==> flow/design.v (excerpt) <==
module SCDDataPath(ALUout, instr, reset, clk);
output[31:0] ALUout;
input clk, reset;
input[31:0] instr;
wire[31:0] ReadMemData,in1,in2,aluresult,signextended,instruction, ReadData1, ReadData2, WriteData;
wire RegDst, ALUSrc, MemtoReg, RegWrite, MemRead, MemWrite, Branch, ALUOp0, ALUOp1, ALUOp2;
wire o0, o1, o2, carryout;
wire[4:0] WriteReg;
assign instruction = instr;
ANDarray control_unit(RegDst,ALUSrc, MemtoReg, RegWrite, MemRead, MemWrite,Branch,ALUOp0,ALUOp1,instruction[31:26]);
assign WriteReg = (RegDst==1)? instruction[15:11] : instruction[20:16];
RegFile32 register_file(clk,reset,instruction[25:21],instruction[20:16],WriteData,WriteReg,RegWrite,ReadData1,ReadData2);
sign_extender sign_extend(signextended, instruction[15:0]);
bit32_2to1mux alu_src_mux(in2,ALUSrc,ReadData2,signextended);
alu_control alu_con_instancce(o0,o1,o2,instruction[5:0], ALUOp1, ALUOp0);
ALU alu_instance(ReadData1,in2,o2,o2,{o1,o0},ALUout,carryout);
data_memory data_mem_instance(clk,ALUout[4:0],ReadData2,MemWrite,ReadMemData);
bit32_2to1mux data_mem_mux(WriteData,MemtoReg,ALUout,ReadMemData);
endmodule
Size: ~7800 cells after synthesis, roughly 2000 flip-flops, roughly 66 I/O pins, roughly 110000 sq um of cells after synthesis.
Settings: LEC_CHECK=0, CAP_MARGIN=20, CORE_MARGIN=2, CORE_UTILIZATION=40, SLEW_MARGIN=20; clock period 10.3 ns.
run.sh (not shown) runs the stock make flow with config.mk's settings and CLKGATE_MAP_FILE=.
The baseline completed without violations.
Setup of wip/lagoon:
// TopLevelModule
module TopLevelModule(
    input clk,                    
    input [2:0] switches,        
    input confirm_key1,   
input confirm_key2,     
    input reset_key,            
    output [1:0] player_led,     
    output [1:0] winner_led           
);
clock: 4.56 ns
lec_check: 0
abc_area: 1
cap_margin: 20
core_margin: 2
core_utilization: 72
cts_cluster_diameter: 353
cts_cluster_size: 22
place_density: 0.66
setup_slack_margin: 1.2
slew_margin: 20
run.sh (not shown) runs the stock make flow with config.mk's settings and CLKGATE_MAP_FILE=.
wip/lagoon ran in full, but the layout does not pass; the checks complain about setup timing.
## design/flow/run.sh

```bash
#!/bin/bash
# the make line also repeats each setting of config.mk as NAME=value (left out here)
make -C /OpenROAD-flow-scripts/flow DESIGN_CONFIG=/design/flow/config.mk WORK_HOME=/design/flow/orfs CLKGATE_MAP_FILE= finish
```

## design/flow/config.mk

```make
export PLATFORM = sky130hd
export DESIGN_NAME = reuleaux
export DESIGN_NICKNAME = reuleaux
export VERILOG_FILES = /design/flow/design.v
export SDC_FILE = /design/flow/constraint.sdc
export NUM_CORES = 4
export LEC_CHECK = 0
export ABC_AREA = 0
export CAP_MARGIN = 15
export CELL_PAD_IN_SITES_GLOBAL_PLACEMENT = 0
export CORE_ASPECT_RATIO = 1.11
export CORE_MARGIN = 2
export CORE_UTILIZATION = 71
export CTS_CLUSTER_SIZE = 29
export GPL_ROUTABILITY_DRIVEN = 1
export GPL_TIMING_DRIVEN = 1
export HOLD_SLACK_MARGIN = -0.1
export PLACE_DENSITY_LB_ADDON = 0.19
export SLEW_MARGIN = 40
```

## design/flow/constraint.sdc

```tcl
create_clock -name core_clock -period 31.4 [get_ports {clk}]
set_input_delay 6.2800 -clock core_clock [delete_from_list [all_inputs] [get_ports {clk}]]
set_output_delay 6.2800 -clock core_clock [all_outputs]
set_load 0.01 [all_outputs]
```
==> quartz <==
Design adc_processing, start of the top module:
module adc_processing #(
    parameter int SCALING_FACTOR = 310866,
    parameter int SHIFT_FACTOR   = 19,
    parameter int NEGATIVE_FACTOR = 12
) (
    input  logic        clk,
    input  logic        reset,
    input  logic        ready,
    input  logic [15:0] data,
    output logic [15:0] ave_data,
    output logic [15:0] scaled_adc_data
);
    localparam int SCALING_FACTOR_WIDTH = $clog2(SCALING_FACTOR) + 1;
    localparam int INTERMEDIATE_WIDTH = 16 + SCALING_FACTOR_WIDTH;
    logic [INTERMEDIATE_WIDTH-1:0] scaled_adc_data_temp; 
    logic [15:0] scaled_adc_data_pipe;
    averager #(
        .power(8),  
        .N(16)      
    ) AVERAGER (
        .reset(reset),
        .clk(clk),
        .EN(ready),
        .Din(data),
        .Q(ave_data)
    );
    always_ff @(posedge clk) begin
        if (reset) begin
            scaled_adc_data <= 0;
            scaled_adc_data_temp <= 0;
            scaled_adc_data_pipe <= 0;
        end
        else if (ready) begin
            scaled_adc_data_temp <= ave_data * SCALING_FACTOR;             
            scaled_adc_data_pipe <= scaled_adc_data_temp >> SHIFT_FACTOR;  
            scaled_adc_data      <= scaled_adc_data_pipe - 12;             
        end                                                
    end                                                    
endmodule
Settings: LEC_CHECK=0, ABC_AREA=1, CAP_MARGIN=20, CELL_PAD_IN_SITES_DETAIL_PLACEMENT=2, CELL_PAD_IN_SITES_GLOBAL_PLACEMENT=0, CORE_ASPECT_RATIO=0.75, CORE_MARGIN=2, CORE_UTILIZATION=48, CTS_CLUSTER_DIAMETER=203, CTS_CLUSTER_SIZE=28, GPL_ROUTABILITY_DRIVEN=1, HOLD_SLACK_MARGIN=-0.06, MAX_ROUTING_LAYER=met4, MIN_ROUTING_LAYER=met2, PLACE_DENSITY_LB_ADDON=0.09, SETUP_SLACK_MARGIN=-0.96, SLEW_MARGIN=10, TNS_END_PERCENT=25; clock period 10.7 ns.
run.sh (not shown) runs the stock make flow with config.mk's settings and CLKGATE_MAP_FILE=.
==> nickel: changes against quartz <==
==> flow/config.mk (replaced) <==
export PLATFORM = sky130hd
export DESIGN_NAME = adc_processing
export DESIGN_NICKNAME = adc_processing
export VERILOG_FILES = /design/flow/design.v
export SDC_FILE = /design/flow/constraint.sdc
export NUM_CORES = 4
export LEC_CHECK = 0
export ABC_AREA = 1
export CAP_MARGIN = 20
export CORE_MARGIN = 2
export CORE_UTILIZATION = 72
export CTS_CLUSTER_SIZE = 14
export PLACE_DENSITY_LB_ADDON = 0.15
export SETUP_SLACK_MARGIN = 1.3
export SLEW_MARGIN = 20
==> flow/constraint.sdc (replaced) <==
create_clock -name core_clock -period 4.43 [get_ports {clk}]
set_input_delay 0.8860 -clock core_clock [delete_from_list [all_inputs] [get_ports {clk}]]
set_output_delay 0.8860 -clock core_clock [all_outputs]
set_load 0.01 [all_outputs]
==> cedar: changes against quartz <==
==> flow/config.mk (replaced) <==
export PLATFORM = sky130hd
export DESIGN_NAME = adc_processing
export DESIGN_NICKNAME = adc_processing
export VERILOG_FILES = /design/flow/design.v
export SDC_FILE = /design/flow/constraint.sdc
export NUM_CORES = 4
export LEC_CHECK = 0
export ABC_AREA = 1
export CAP_MARGIN = 20
export CORE_ASPECT_RATIO = 1.17
export CORE_MARGIN = 2
export CORE_UTILIZATION = 72
export CTS_CLUSTER_SIZE = 14
export GPL_ROUTABILITY_DRIVEN = 0
export PLACE_DENSITY_LB_ADDON = 0.11
export SETUP_SLACK_MARGIN = 0.25
export SLEW_MARGIN = 25
==> flow/constraint.sdc (replaced) <==
create_clock -name core_clock -period 3.84 [get_ports {clk}]
set_input_delay 0.7680 -clock core_clock [delete_from_list [all_inputs] [get_ports {clk}]]
set_output_delay 0.7680 -clock core_clock [all_outputs]
set_load 0.01 [all_outputs]
==> qor summary <==
PnR worst setup slack: nickel -448.3 ps; cedar -1020 ps; quartz -
Most area-hungry cell class in the final design: nickel sequential cells; cedar sequential cells; quartz -
Hold Slack: nickel 442.5 ps; cedar 368.6 ps; quartz -
Number of signal-net inverters in the final layout: nickel 402; cedar 402; quartz -
Count of placed standard cells in the final layout, fillers left out: nickel 21680; cedar 21670; quartz -
Antenna violation net count after detailed routing: nickel 0; cedar 0; quartz -
Power of the clock network: nickel 0.0337 W; cedar 0.0377 W; quartz -
Kind of capture point of the worst setup path: nickel register; cedar register; quartz -
Area added between synthesis and finish: nickel 9.540%; cedar 9.625%; quartz -
Post-Place Cells: nickel 20980; cedar 21000; quartz 22120
Critical Path End: nickel scaled_adc_data_temp[32]$_SDFFE_PP0P_; cedar scaled_adc_data_temp[33]$_SDFFE_PP0P_; quartz -
Final max-slew violation count: nickel 0; cedar 0; quartz -
Max-cap violations: nickel 0; cedar 0; quartz -
Area used by multi-input combinational logic: nickel 0.05912 mm^2; cedar 0.05900 mm^2; quartz -
Inserted Clock Buffers: nickel 400; cedar 388; quartz 174
Post-placement setup slack: nickel -496.9 ps; cedar -1058 ps; quartz 4841 ps
Hold depth: nickel 2; cedar 3; quartz -
Outcome: nickel failed layout checks; cedar failed layout checks; quartz aborted with a tool error
Last stage reached: nickel -; cedar -; quartz 5_1_grt
Violated checks: nickel negative setup slack; cedar negative setup slack; quartz -
Total negative slack for setup checks: nickel -6093 ps; cedar -15020 ps; quartz -
No activity file was given, so power comes from the tool's default toggle rates.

::::::::

Across the listing, how many lines hold "layout"? The answer must be the number only.

4